Essex County Sheriff
- In office 1996–2017
- Preceded by: Charles Reardon
- Succeeded by: Kevin Coppinger

Member of the Massachusetts House of Representatives from the 1st Essex District
- In office 1993–1996
- Preceded by: Barbara Hildt
- Succeeded by: Kevin L. Finnegan

Personal details
- Born: May 7, 1958 (age 68) Boston, Massachusetts
- Party: Republican
- Education: Newburyport High School
- Occupation: Automobile Dealership Owner Real Estate Sales Associate Politician Sheriff

= Frank Cousins (American politician) =

American politician (born 1958)

Frank G. Cousins, Jr. (born May 7, 1958, in Boston, Massachusetts) is an American politician who served as the Essex County, Massachusetts Sheriff. Cousins became the first African-American sheriff in Massachusetts when he was appointed to the position in 1996 by then Massachusetts Governor William Weld.

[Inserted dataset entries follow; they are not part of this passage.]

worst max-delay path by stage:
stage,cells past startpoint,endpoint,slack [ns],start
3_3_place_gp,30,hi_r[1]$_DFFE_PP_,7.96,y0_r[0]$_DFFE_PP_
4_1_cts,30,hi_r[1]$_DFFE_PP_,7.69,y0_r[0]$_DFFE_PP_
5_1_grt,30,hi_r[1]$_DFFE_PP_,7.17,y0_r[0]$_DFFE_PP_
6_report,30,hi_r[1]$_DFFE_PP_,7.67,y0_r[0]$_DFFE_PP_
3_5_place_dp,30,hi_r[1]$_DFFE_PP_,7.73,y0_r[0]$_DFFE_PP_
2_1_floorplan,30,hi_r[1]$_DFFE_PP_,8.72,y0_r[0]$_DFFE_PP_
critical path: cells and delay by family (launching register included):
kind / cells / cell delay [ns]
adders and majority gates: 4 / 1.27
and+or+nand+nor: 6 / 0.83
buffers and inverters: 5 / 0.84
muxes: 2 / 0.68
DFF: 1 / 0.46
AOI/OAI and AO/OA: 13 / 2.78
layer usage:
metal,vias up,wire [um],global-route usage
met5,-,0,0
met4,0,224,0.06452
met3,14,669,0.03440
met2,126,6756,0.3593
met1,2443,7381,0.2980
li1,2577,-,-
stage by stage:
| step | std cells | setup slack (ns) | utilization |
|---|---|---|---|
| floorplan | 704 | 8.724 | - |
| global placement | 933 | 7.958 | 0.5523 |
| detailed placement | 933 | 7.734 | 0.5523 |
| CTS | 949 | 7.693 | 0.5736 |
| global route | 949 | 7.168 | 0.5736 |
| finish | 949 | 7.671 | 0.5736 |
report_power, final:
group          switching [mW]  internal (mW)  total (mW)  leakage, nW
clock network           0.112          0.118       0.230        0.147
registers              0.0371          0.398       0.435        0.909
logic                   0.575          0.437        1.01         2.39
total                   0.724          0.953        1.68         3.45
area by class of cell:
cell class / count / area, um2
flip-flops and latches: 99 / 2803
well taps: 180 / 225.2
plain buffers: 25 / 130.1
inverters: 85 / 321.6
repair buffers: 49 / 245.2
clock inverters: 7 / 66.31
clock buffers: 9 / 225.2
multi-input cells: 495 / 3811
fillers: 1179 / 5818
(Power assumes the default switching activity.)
[config.mk]
export PLATFORM = sky130hd
export DESIGN_NAME = compressed_block_stream_parser
export DESIGN_NICKNAME = d
export VERILOG_FILES = /design/src/rtl/core/cbsp_pkg.sv /design/src/rtl/core/compressed_block_stream_parser.sv
export SDC_FILE = /design/constraint.sdc
export NUM_CORES = 1
export LEC_CHECK = 0
export ABC_AREA = 1
export BUFFER_PORTS_ARGS = -buffer_cell sky130_fd_sc_hd__buf_4
export CORE_MARGIN = 2
export CORE_UTILIZATION = 30
export DETAILED_ROUTE_END_ITERATION = 10
export SKIP_LAST_GASP = 1
export SYNTH_ARGS = -nofsm -noshare
export SYNTH_HDL_FRONTEND = slang
export SYNTH_SLANG_ARGS = --single-unit
[constraint.sdc]
create_clock -name i_clk -period 12.53 [get_ports i_clk]
set_clock_uncertainty 0.15 [all_clocks]
set_input_delay 1.253 -clock i_clk [delete_from_list [all_inputs] [get_ports i_clk]]
set_output_delay 1.253 -clock i_clk [all_outputs]
set_load 0.02 [all_outputs]
`src/hw/rtl/mrfc_pkg.sv`:
```
// Shared types, constants and the CRC-16 byte step for the reply frame checker.
// No dependencies.
package mrfc_pkg;

    localparam int FRAME_LEN  = 9;
    localparam int IDX_W      = 4;
    localparam int OUT_W      = 56;
    localparam logic [15:0] CRC_INIT = 16'hFFFF;
    localparam logic [15:0] CRC_POLY = 16'hA001;
    // ceil(2^19 / 10): exact divide by ten for any 16-bit value
    localparam logic [15:0] RECIP10  = 16'd52429;
    localparam int RECIP_SHIFT = 19;

    // one request as held in the queue between front and back
    typedef struct packed {
        logic       is_idle;
        logic [7:0] data;
    } rq_t;

    // queue status seen by the back end
    typedef struct packed {
        logic valid;
        rq_t  item;
    } rq_slot_t;

    // one Modbus CRC-16 byte: eight reflected shift steps
    function automatic logic [15:0] crc16_byte(input logic [15:0] crc_in,
                                               input logic [7:0]  data);
        logic [15:0] c;
        c = crc_in ^ {8'h00, data};
        for (int b = 0; b < 8; b++)
        begin
            if (c[0])
                c = (c >> 1) ^ CRC_POLY;
            else
                c = c >> 1;
        end
        return c;
    endfunction

endpackage

```
`src/hw/rtl/mrfc_back.sv`:
```
// Back end: frame store, byte-serial CRC-16 check, divide by ten, result register.
// Depends on mrfc_pkg.
module mrfc_back (
    input  logic                      clk,
    input  logic                      rst_n,
    input  mrfc_pkg::rq_slot_t        head,
    output logic                      pop,
    output logic                      out_valid,
    input  logic                      out_ready,
    output logic [mrfc_pkg::OUT_W-1:0] out_data
);
    import mrfc_pkg::*;

    localparam logic [1:0] ST_IDLE = 2'd0;
    localparam logic [1:0] ST_CRC  = 2'd1;
    localparam logic [1:0] ST_FIN  = 2'd2;

    logic [1:0]       state_reg, state_next;
    logic [7:0]       store_reg [0:FRAME_LEN-1];
    logic [IDX_W-1:0] idx_reg, idx_next;
    logic             ovr_reg, ovr_next;
    logic [IDX_W-1:0] snap_cnt_reg, snap_cnt_next;
    logic             snap_ovr_reg, snap_ovr_next;
    logic [15:0]      crc_reg, crc_next;
    logic [2:0]       step_reg, step_next;
    logic [31:0]      hprod_reg, tprod_reg;
    logic             hneg_reg;
    logic             ov_reg, ov_next;
    logic [OUT_W-1:0] od_reg;
    logic             store_we;
    logic             load_out;
    logic [15:0]      hraw, habs, traw;
    logic [12:0]      hq, hum, tq;
    logic             match;
    logic [OUT_W-1:0] result;

    assign hraw = {store_reg[3], store_reg[4]};
    assign traw = {store_reg[5], store_reg[6]};
    assign habs = hraw[15] ? (16'd0 - hraw) : hraw;

    // result fields from the registered products and the final CRC
    always_comb
    begin
        hq     = hprod_reg[RECIP_SHIFT +: 13];
        tq     = tprod_reg[RECIP_SHIFT +: 13];
        hum    = hneg_reg ? (13'd0 - hq) : hq;
        match  = (store_reg[7] == crc_reg[7:0]) && (store_reg[8] == crc_reg[15:8]);
        result = {snap_ovr_reg, snap_cnt_reg, tq, hum,
                  store_reg[2], store_reg[1], store_reg[0], match};
    end

    // sequencer
    always_comb
    begin
        state_next    = state_reg;
        idx_next      = idx_reg;
        ovr_next      = ovr_reg;
        snap_cnt_next = snap_cnt_reg;
        snap_ovr_next = snap_ovr_reg;
        crc_next      = crc_reg;
        step_next     = step_reg;
        pop           = 1'b0;
        store_we      = 1'b0;
        load_out      = 1'b0;
        case (state_reg)
            ST_IDLE:
            begin
                if (head.valid)
                begin
                    pop = 1'b1;
                    if (!head.item.is_idle)
                    begin
                        if (idx_reg < IDX_W'(FRAME_LEN))
                        begin
                            store_we = 1'b1;
                            idx_next = idx_reg + 1'b1;
                        end
                        else
                            ovr_next = 1'b1;
                    end
                    else
                    begin
                        snap_cnt_next = idx_reg;
                        snap_ovr_next = ovr_reg;
                        idx_next      = '0;
                        ovr_next      = 1'b0;
                        crc_next      = CRC_INIT;
                        step_next     = 3'd0;
                        state_next    = ST_CRC;
                    end
                end
            end
            ST_CRC:
            begin
                crc_next  = crc16_byte(crc_reg, store_reg[{1'b0, step_reg}]);
                step_next = step_reg + 3'd1;
                if (step_reg == 3'd6)
                    state_next = ST_FIN;
            end
            ST_FIN:
            begin
                if (!ov_reg || out_ready)
                begin
                    load_out   = 1'b1;
                    state_next = ST_IDLE;
                end
            end
            default:
                state_next = ST_IDLE;
        endcase
    end

    // output register: holds a result until taken
    always_comb
    begin
        ov_next = ov_reg;
        if (load_out)
            ov_next = 1'b1;
        else if (out_ready)
            ov_next = 1'b0;
    end

    always_ff @(posedge clk or negedge rst_n)
    begin
        if (!rst_n)
        begin
            state_reg    <= ST_IDLE;
            idx_reg      <= '0;
            ovr_reg      <= 1'b0;
            snap_cnt_reg <= '0;
            snap_ovr_reg <= 1'b0;
            ov_reg       <= 1'b0;
            for (int i = 0; i < FRAME_LEN; i++)
                store_reg[i] <= 8'h00;
        end
        else
        begin
            state_reg    <= state_next;
            idx_reg      <= idx_next;
            ovr_reg      <= ovr_next;
            snap_cnt_reg <= snap_cnt_next;
            snap_ovr_reg <= snap_ovr_next;
            ov_reg       <= ov_next;
            if (store_we)
                store_reg[idx_reg] <= head.item.data;
        end
    end

    // datapath registers: CRC, reciprocal products, result
    always_ff @(posedge clk)
    begin
        crc_reg   <= crc_next;
        step_reg  <= step_next;
        hprod_reg <= habs * RECIP10;
        tprod_reg <= traw * RECIP10;
        hneg_reg  <= hraw[15];
        if (load_out)
            od_reg <= result;
    end

    assign out_valid = ov_reg;
    assign out_data  = od_reg;

endmodule

```
**src/rtl/core/fbpa_pkg.sv**
```systemverilog
// ----------------------------------------------------------------------------
// fbpa_pkg
// Shared types and constants of the fixed block pool allocator.
// ----------------------------------------------------------------------------
package fbpa_pkg;

   // Default pool depth in blocks.
   localparam int MAX_BLOCKS_DEFAULT = 256;

   // Field widths.
   localparam int ADDR_W  = 32;
   localparam int SIZE_W  = 16;
   localparam int COUNT_W = 9;
   localparam int OP_W    = 2;
   localparam int STAT_W  = 3;
   localparam int CSR_W   = 2;
   localparam int DATA_W  = 32;

   // Operation codes.
   localparam logic [OP_W-1:0] OP_CREATE  = 2'd0;
   localparam logic [OP_W-1:0] OP_DELETE  = 2'd1;
   localparam logic [OP_W-1:0] OP_ALLOC   = 2'd2;
   localparam logic [OP_W-1:0] OP_RELEASE = 2'd3;

   // Status codes.
   localparam logic [STAT_W-1:0] ST_OK      = 3'd0;
   localparam logic [STAT_W-1:0] ST_FAULT   = 3'd1;
   localparam logic [STAT_W-1:0] ST_UNREADY = 3'd2;
   localparam logic [STAT_W-1:0] ST_EMPTY   = 3'd3;
   localparam logic [STAT_W-1:0] ST_FULL    = 3'd4;
   localparam logic [STAT_W-1:0] ST_BADADDR = 3'd5;

   // Configuration register indexes.
   localparam logic [CSR_W-1:0] CSR_POOL_BASE   = 2'd0;
   localparam logic [CSR_W-1:0] CSR_BLOCK_SIZE  = 2'd1;
   localparam logic [CSR_W-1:0] CSR_BLOCK_COUNT = 2'd2;

   // Register reset values.
   localparam logic [ADDR_W-1:0]  POOL_BASE_RESET   = 32'd0;
   localparam logic [SIZE_W-1:0]  BLOCK_SIZE_RESET  = 16'd4;
   localparam logic [COUNT_W-1:0] BLOCK_COUNT_RESET = 9'd1;

   // Sequencer states.
   typedef enum logic [2:0] {
      S_IDLE,
      S_EXEC,
      S_FILL,
      S_RDWAIT,
      S_MUL,
      S_DIV,
      S_DONE
   } state_type;

   // Results of the divider.
   typedef struct packed {
      logic              done;
      logic [ADDR_W-1:0] quotient;
      logic [SIZE_W-1:0] remainder;
   } div_result_type;

endpackage

```
**src/rtl/core/fbpa_ram.sv**
```systemverilog
// ----------------------------------------------------------------------------
// fbpa_ram
// Generic single-write, single-read RAM with a registered read port.
// ----------------------------------------------------------------------------
module fbpa_ram #(
   parameter int WIDTH = 8,
   parameter int DEPTH = 256
) (
   input  logic                     clock,
   input  logic                     wr_en,
   input  logic [$clog2(DEPTH)-1:0] wr_addr,
   input  logic [WIDTH-1:0]         wr_data,
   input  logic                     rd_en,
   input  logic [$clog2(DEPTH)-1:0] rd_addr,
   output logic [WIDTH-1:0]         rd_data
);

   logic [WIDTH-1:0] mem [DEPTH];
   logic [WIDTH-1:0] rd_data_ff;

   always_ff @(posedge clock) begin
      if (wr_en) begin
         mem[wr_addr] <= wr_data;
      end
      if (rd_en) begin
         rd_data_ff <= mem[rd_addr];
      end
   end

   assign rd_data = rd_data_ff;

endmodule

```
**src/rtl/core/fbpa_div.sv**
```systemverilog
// ----------------------------------------------------------------------------
// fbpa_div
// Restoring divider, one quotient bit per cycle.
// ----------------------------------------------------------------------------
module fbpa_div (
   input  logic                          clock,
   input  logic                          reset,
   input  logic                          start,
   input  logic [fbpa_pkg::ADDR_W-1:0]   dividend,
   input  logic [fbpa_pkg::SIZE_W-1:0]   divisor,
   output fbpa_pkg::div_result_type      result
);

   localparam int STEPS = fbpa_pkg::ADDR_W;
   localparam int CNT_W = $clog2(STEPS);

   logic                        busy_ff, busy_in;
   logic                        done_ff, done_in;
   logic [CNT_W-1:0]            count_ff, count_in;
   logic [fbpa_pkg::ADDR_W-1:0] quot_ff, quot_in;
   logic [fbpa_pkg::SIZE_W-1:0] rem_ff, rem_in;
   logic [fbpa_pkg::SIZE_W-1:0] divisor_ff, divisor_in;
   logic [fbpa_pkg::SIZE_W:0]   trial;
   logic                        take;

   // The partial remainder always stays below the divisor, so one
   // compare and subtract settles each quotient bit.
   assign trial = {rem_ff, quot_ff[fbpa_pkg::ADDR_W-1]};
   assign take  = trial >= {1'b0, divisor_ff};

   always_comb begin
      busy_in    = busy_ff;
      done_in    = 1'b0;
      count_in   = count_ff;
      quot_in    = quot_ff;
      rem_in     = rem_ff;
      divisor_in = divisor_ff;
      if (start) begin
         busy_in    = 1'b1;
         count_in   = '0;
         quot_in    = dividend;
         rem_in     = '0;
         divisor_in = divisor;
      end else if (busy_ff) begin
         quot_in = {quot_ff[fbpa_pkg::ADDR_W-2:0], take};
         if (take) begin
            rem_in = fbpa_pkg::SIZE_W'(trial - {1'b0, divisor_ff});
         end else begin
            rem_in = trial[fbpa_pkg::SIZE_W-1:0];
         end
         count_in = count_ff + CNT_W'(1);
         if (count_ff == CNT_W'(STEPS - 1)) begin
            busy_in = 1'b0;
            done_in = 1'b1;
         end
      end
   end

   always_ff @(posedge clock) begin
      if (reset) begin
         busy_ff  <= 1'b0;
         done_ff  <= 1'b0;
         count_ff <= '0;
      end else begin
         busy_ff  <= busy_in;
         done_ff  <= done_in;
         count_ff <= count_in;
      end
      quot_ff    <= quot_in;
      rem_ff     <= rem_in;
      divisor_ff <= divisor_in;
   end

   assign result.done      = done_ff;
   assign result.quotient  = quot_ff;
   assign result.remainder = rem_ff;

endmodule

```
**src/rtl/core/fixed_block_pool_allocator.sv**
```systemverilog
// ----------------------------------------------------------------------------
// fixed_block_pool_allocator
// Pool of equal-sized blocks with a circular FIFO of free block indices.
// ----------------------------------------------------------------------------
//
//   Channel  Direction  Handshake           Payload
//   req      in         req_valid/stall     op, release_address
//   rsp      out        rsp_valid/stall     status, block_address, blocks_free
//   csr      in         csr_write_enable    csr_index, csr_write_data
//
// Sequencing: one item at a time. Delete, refused and faulting items go
// from execute straight to done. Allocate reads the queue RAM, then
// multiplies, then adds. Create makes one fill write a cycle into the
// queue RAM. Release runs the restoring divider, one quotient bit a cycle.
// Reset: synchronous and active high; it clears the pool to not ready and
// loads the register defaults. The queue RAM is not cleared, since create
// writes every entry that is later read.
// Stalls: the result register holds an item until it is taken; the next
// item is accepted meanwhile, and its result waits in the sequencer.
//
module fixed_block_pool_allocator #(
   parameter int MAX_BLOCKS = fbpa_pkg::MAX_BLOCKS_DEFAULT
) (
   input  logic                           clock,
   input  logic                           reset,
   // Request channel.
   input  logic                           req_valid,
   output logic                           req_stall,
   input  logic [fbpa_pkg::OP_W-1:0]      req_op,
   input  logic [fbpa_pkg::ADDR_W-1:0]    req_release_address,
   // Response channel.
   output logic                           rsp_valid,
   input  logic                           rsp_stall,
   output logic [fbpa_pkg::STAT_W-1:0]    rsp_status,
   output logic [fbpa_pkg::ADDR_W-1:0]    rsp_block_address,
   output logic [fbpa_pkg::COUNT_W-1:0]   rsp_blocks_free,
   // Configuration port.
   input  logic                           csr_write_enable,
   input  logic [fbpa_pkg::CSR_W-1:0]     csr_index,
   input  logic [fbpa_pkg::DATA_W-1:0]    csr_write_data
);

   // Index and pointer width of the free queue, and product width.
   localparam int IW = $clog2(MAX_BLOCKS);
   localparam int PW = IW + fbpa_pkg::SIZE_W;
   localparam int CW = fbpa_pkg::COUNT_W;

   // Configuration registers.
   logic [fbpa_pkg::ADDR_W-1:0] pool_base_ff;
   logic [fbpa_pkg::SIZE_W-1:0] block_size_ff;
   logic [CW-1:0]               block_count_ff;

   // Pool state.
   fbpa_pkg::state_type         state_ff, state_in;
   logic                        ready_ff, ready_in;
   logic [IW-1:0]               head_ff, head_in;
   logic [IW-1:0]               tail_ff, tail_in;
   logic [CW-1:0]               free_count_ff, free_count_in;
   logic [fbpa_pkg::ADDR_W-1:0] lat_base_ff, lat_base_in;
   logic [fbpa_pkg::SIZE_W-1:0] lat_size_ff, lat_size_in;
   logic [CW-1:0]               lat_count_ff, lat_count_in;

   // Item in flight.
   logic [fbpa_pkg::OP_W-1:0]   op_ff, op_in;
   logic [fbpa_pkg::ADDR_W-1:0] addr_ff, addr_in;
   logic [IW-1:0]               fill_ff, fill_in;
   logic [PW-1:0]               prod_ff, prod_in;
   logic [fbpa_pkg::STAT_W-1:0] status_ff, status_in;
   logic [fbpa_pkg::ADDR_W-1:0] baddr_ff, baddr_in;

   // Result register.
   logic                        rsp_valid_ff, rsp_valid_in;
   logic [fbpa_pkg::STAT_W-1:0] rsp_status_ff, rsp_status_in;
   logic [fbpa_pkg::ADDR_W-1:0] rsp_addr_ff, rsp_addr_in;
   logic [CW-1:0]               rsp_free_ff, rsp_free_in;

   // Queue RAM and divider hookup.
   logic                        ram_wr_en;
   logic [IW-1:0]               ram_wr_addr;
   logic [IW-1:0]               ram_wr_data;
   logic                        ram_rd_en;
   logic [IW-1:0]               ram_rd_data;
   logic                        div_start;
   logic [fbpa_pkg::ADDR_W-1:0] div_dividend;
   fbpa_pkg::div_result_type    div_res;

   // Create saturates the requested count to the queue depth.
   logic [CW-1:0]               create_count;
   logic                        req_accept;
   logic                        rsp_free_slot;

   assign create_count = (32'(block_count_ff) > 32'(MAX_BLOCKS)) ?
                         CW'(MAX_BLOCKS) : block_count_ff;
   assign req_accept    = req_valid && !req_stall;
   assign rsp_free_slot = !rsp_valid_ff || !rsp_stall;

   // Wrap a queue pointer at the queue depth, which need not be a power of two.
   function automatic logic [IW-1:0] next_slot(input logic [IW-1:0] p);
      if (32'(p) == 32'(MAX_BLOCKS - 1)) begin
         return '0;
      end
      return p + IW'(1);
   endfunction

   fbpa_ram #(
      .WIDTH (IW),
      .DEPTH (MAX_BLOCKS)
   ) u_queue (
      .clock   (clock),
      .wr_en   (ram_wr_en),
      .wr_addr (ram_wr_addr),
      .wr_data (ram_wr_data),
      .rd_en   (ram_rd_en),
      .rd_addr (head_ff),
      .rd_data (ram_rd_data)
   );

   fbpa_div u_div (
      .clock    (clock),
      .reset    (reset),
      .start    (div_start),
      .dividend (div_dividend),
      .divisor  (lat_size_ff),
      .result   (div_res)
   );

   // Configuration writes. An index past the list is ignored.
   always_ff @(posedge clock) begin
      if (reset) begin
         pool_base_ff   <= fbpa_pkg::POOL_BASE_RESET;
         block_size_ff  <= fbpa_pkg::BLOCK_SIZE_RESET;
         block_count_ff <= fbpa_pkg::BLOCK_COUNT_RESET;
      end else if (csr_write_enable) begin
         case (csr_index)
            fbpa_pkg::CSR_POOL_BASE: begin
               pool_base_ff <= csr_write_data;
            end
            fbpa_pkg::CSR_BLOCK_SIZE: begin
               block_size_ff <= csr_write_data[fbpa_pkg::SIZE_W-1:0];
            end
            fbpa_pkg::CSR_BLOCK_COUNT: begin
               block_count_ff <= csr_write_data[CW-1:0];
            end
            default: begin
            end
         endcase
      end
   end

   // Sequencer: next state, pool updates and result staging.
   always_comb begin
      state_in      = state_ff;
      ready_in      = ready_ff;
      head_in       = head_ff;
      tail_in       = tail_ff;
      free_count_in = free_count_ff;
      lat_base_in   = lat_base_ff;
      lat_size_in   = lat_size_ff;
      lat_count_in  = lat_count_ff;
      op_in         = op_ff;
      addr_in       = addr_ff;
      fill_in       = fill_ff;
      prod_in       = prod_ff;
      status_in     = status_ff;
      baddr_in      = baddr_ff;
      rsp_valid_in  = rsp_valid_ff && rsp_stall;
      rsp_status_in = rsp_status_ff;
      rsp_addr_in   = rsp_addr_ff;
      rsp_free_in   = rsp_free_ff;
      ram_wr_en     = 1'b0;
      ram_wr_addr   = fill_ff;
      ram_wr_data   = IW'(lat_count_ff - CW'(1) - CW'(fill_ff));
      ram_rd_en     = 1'b0;
      div_start     = 1'b0;
      div_dividend  = addr_ff - lat_base_ff;
      req_stall     = 1'b1;

      case (state_ff)
         fbpa_pkg::S_IDLE: begin
            req_stall = 1'b0;
            if (req_accept) begin
               op_in    = req_op;
               addr_in  = req_release_address;
               state_in = fbpa_pkg::S_EXEC;
            end
         end

         fbpa_pkg::S_EXEC: begin
            status_in = fbpa_pkg::ST_OK;
            baddr_in  = '0;
            state_in  = fbpa_pkg::S_DONE;
            if (op_ff == fbpa_pkg::OP_CREATE) begin
               if (ready_ff || create_count == '0 || block_size_ff == '0) begin
                  status_in = fbpa_pkg::ST_FAULT;
               end else begin
                  lat_base_in  = pool_base_ff;
                  lat_size_in  = block_size_ff;
                  lat_count_in = create_count;
                  fill_in      = '0;
                  state_in     = fbpa_pkg::S_FILL;
               end
            end else if (!ready_ff) begin
               status_in = fbpa_pkg::ST_UNREADY;
            end else if (op_ff == fbpa_pkg::OP_DELETE) begin
               if (free_count_ff == lat_count_ff) begin
                  ready_in      = 1'b0;
                  head_in       = '0;
                  tail_in       = '0;
                  free_count_in = '0;
                  lat_base_in   = '0;
                  lat_size_in   = '0;
                  lat_count_in  = '0;
               end else begin
                  status_in = fbpa_pkg::ST_FAULT;
               end
            end else if (op_ff == fbpa_pkg::OP_ALLOC) begin
               if (free_count_ff == '0) begin
                  status_in = fbpa_pkg::ST_EMPTY;
               end else begin
                  ram_rd_en = 1'b1;
                  state_in  = fbpa_pkg::S_RDWAIT;
               end
            end else begin
               // Release: the full check comes ahead of the address checks.
               if (free_count_ff >= lat_count_ff) begin
                  status_in = fbpa_pkg::ST_FULL;
               end else if (addr_ff < lat_base_ff) begin
                  status_in = fbpa_pkg::ST_BADADDR;
               end else begin
                  div_start = 1'b1;
                  state_in  = fbpa_pkg::S_DIV;
               end
            end
         end

         fbpa_pkg::S_FILL: begin
            // Entry i gets block count - 1 - i, so the last block leads.
            ram_wr_en = 1'b1;
            fill_in   = fill_ff + IW'(1);
            if (32'(fill_ff) == 32'(lat_count_ff) - 32'd1) begin
               head_in       = '0;
               tail_in       = (32'(lat_count_ff) == 32'(MAX_BLOCKS)) ?
                               '0 : IW'(lat_count_ff);
               free_count_in = lat_count_ff;
               ready_in      = 1'b1;
               state_in      = fbpa_pkg::S_DONE;
            end
         end

         fbpa_pkg::S_RDWAIT: begin
            prod_in  = PW'(ram_rd_data) * PW'(lat_size_ff);
            state_in = fbpa_pkg::S_MUL;
         end

         fbpa_pkg::S_MUL: begin
            baddr_in      = lat_base_ff + fbpa_pkg::ADDR_W'(prod_ff);
            head_in       = next_slot(head_ff);
            free_count_in = free_count_ff - CW'(1);
            state_in      = fbpa_pkg::S_DONE;
         end

         fbpa_pkg::S_DIV: begin
            if (div_res.done) begin
               state_in = fbpa_pkg::S_DONE;
               if (div_res.quotient >= 32'(lat_count_ff) ||
                   div_res.remainder != '0) begin
                  status_in = fbpa_pkg::ST_BADADDR;
               end else begin
                  ram_wr_en     = 1'b1;
                  ram_wr_addr   = tail_ff;
                  ram_wr_data   = IW'(div_res.quotient);
                  tail_in       = next_slot(tail_ff);
                  free_count_in = free_count_ff + CW'(1);
               end
            end
         end

         fbpa_pkg::S_DONE: begin
            // The result leaves once the output register is free.
            if (rsp_free_slot) begin
               rsp_valid_in  = 1'b1;
               rsp_status_in = status_ff;
               rsp_addr_in   = baddr_ff;
               rsp_free_in   = free_count_ff;
               state_in      = fbpa_pkg::S_IDLE;
            end
         end

         default: begin
            state_in = fbpa_pkg::S_IDLE;
         end
      endcase
   end

   always_ff @(posedge clock) begin
      if (reset) begin
         state_ff      <= fbpa_pkg::S_IDLE;
         ready_ff      <= 1'b0;
         head_ff       <= '0;
         tail_ff       <= '0;
         free_count_ff <= '0;
         lat_base_ff   <= '0;
         lat_size_ff   <= '0;
         lat_count_ff  <= '0;
         rsp_valid_ff  <= 1'b0;
      end else begin
         state_ff      <= state_in;
         ready_ff      <= ready_in;
         head_ff       <= head_in;
         tail_ff       <= tail_in;
         free_count_ff <= free_count_in;
         lat_base_ff   <= lat_base_in;
         lat_size_ff   <= lat_size_in;
         lat_count_ff  <= lat_count_in;
         rsp_valid_ff  <= rsp_valid_in;
      end
      op_ff         <= op_in;
      addr_ff       <= addr_in;
      fill_ff       <= fill_in;
      prod_ff       <= prod_in;
      status_ff     <= status_in;
      baddr_ff      <= baddr_in;
      rsp_status_ff <= rsp_status_in;
      rsp_addr_ff   <= rsp_addr_in;
      rsp_free_ff   <= rsp_free_in;
   end

   assign rsp_valid         = rsp_valid_ff;
   assign rsp_status        = rsp_status_ff;
   assign rsp_block_address = rsp_addr_ff;
   assign rsp_blocks_free   = rsp_free_ff;

   // A live pool never holds more free blocks than it was created with.
   assert property (@(posedge clock) disable iff (reset)
      ready_ff |-> free_count_ff <= lat_count_ff)
      else $error("free count above pool size");

   // Without a pool there are no free blocks to hand out.
   assert property (@(posedge clock) disable iff (reset)
      !ready_ff |-> free_count_ff == '0)
      else $error("free blocks while pool not ready");

   // The divider only finishes while a release waits on it.
   assert property (@(posedge clock) disable iff (reset)
      div_res.done |-> state_ff == fbpa_pkg::S_DIV)
      else $error("divider result outside release");

   // A staged result goes out in the next cycle whenever the output is free.
   assert property (@(posedge clock) disable iff (reset)
      (state_ff == fbpa_pkg::S_DONE && rsp_free_slot) |=>
      (rsp_valid_ff && state_ff == fbpa_pkg::S_IDLE))
      else $error("staged result not delivered");

endmodule

```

Prior to his appointment to sheriff, Cousins had served on the Newburyport, Massachusetts City Council, and then in the Massachusetts House of Representatives from 1993 up until he became sheriff. As a Republican, Cousins has won elections for the sheriff position in 1998, 2004, and 2010 in heavily Democratic Essex County. He did not run for reelection in 2016.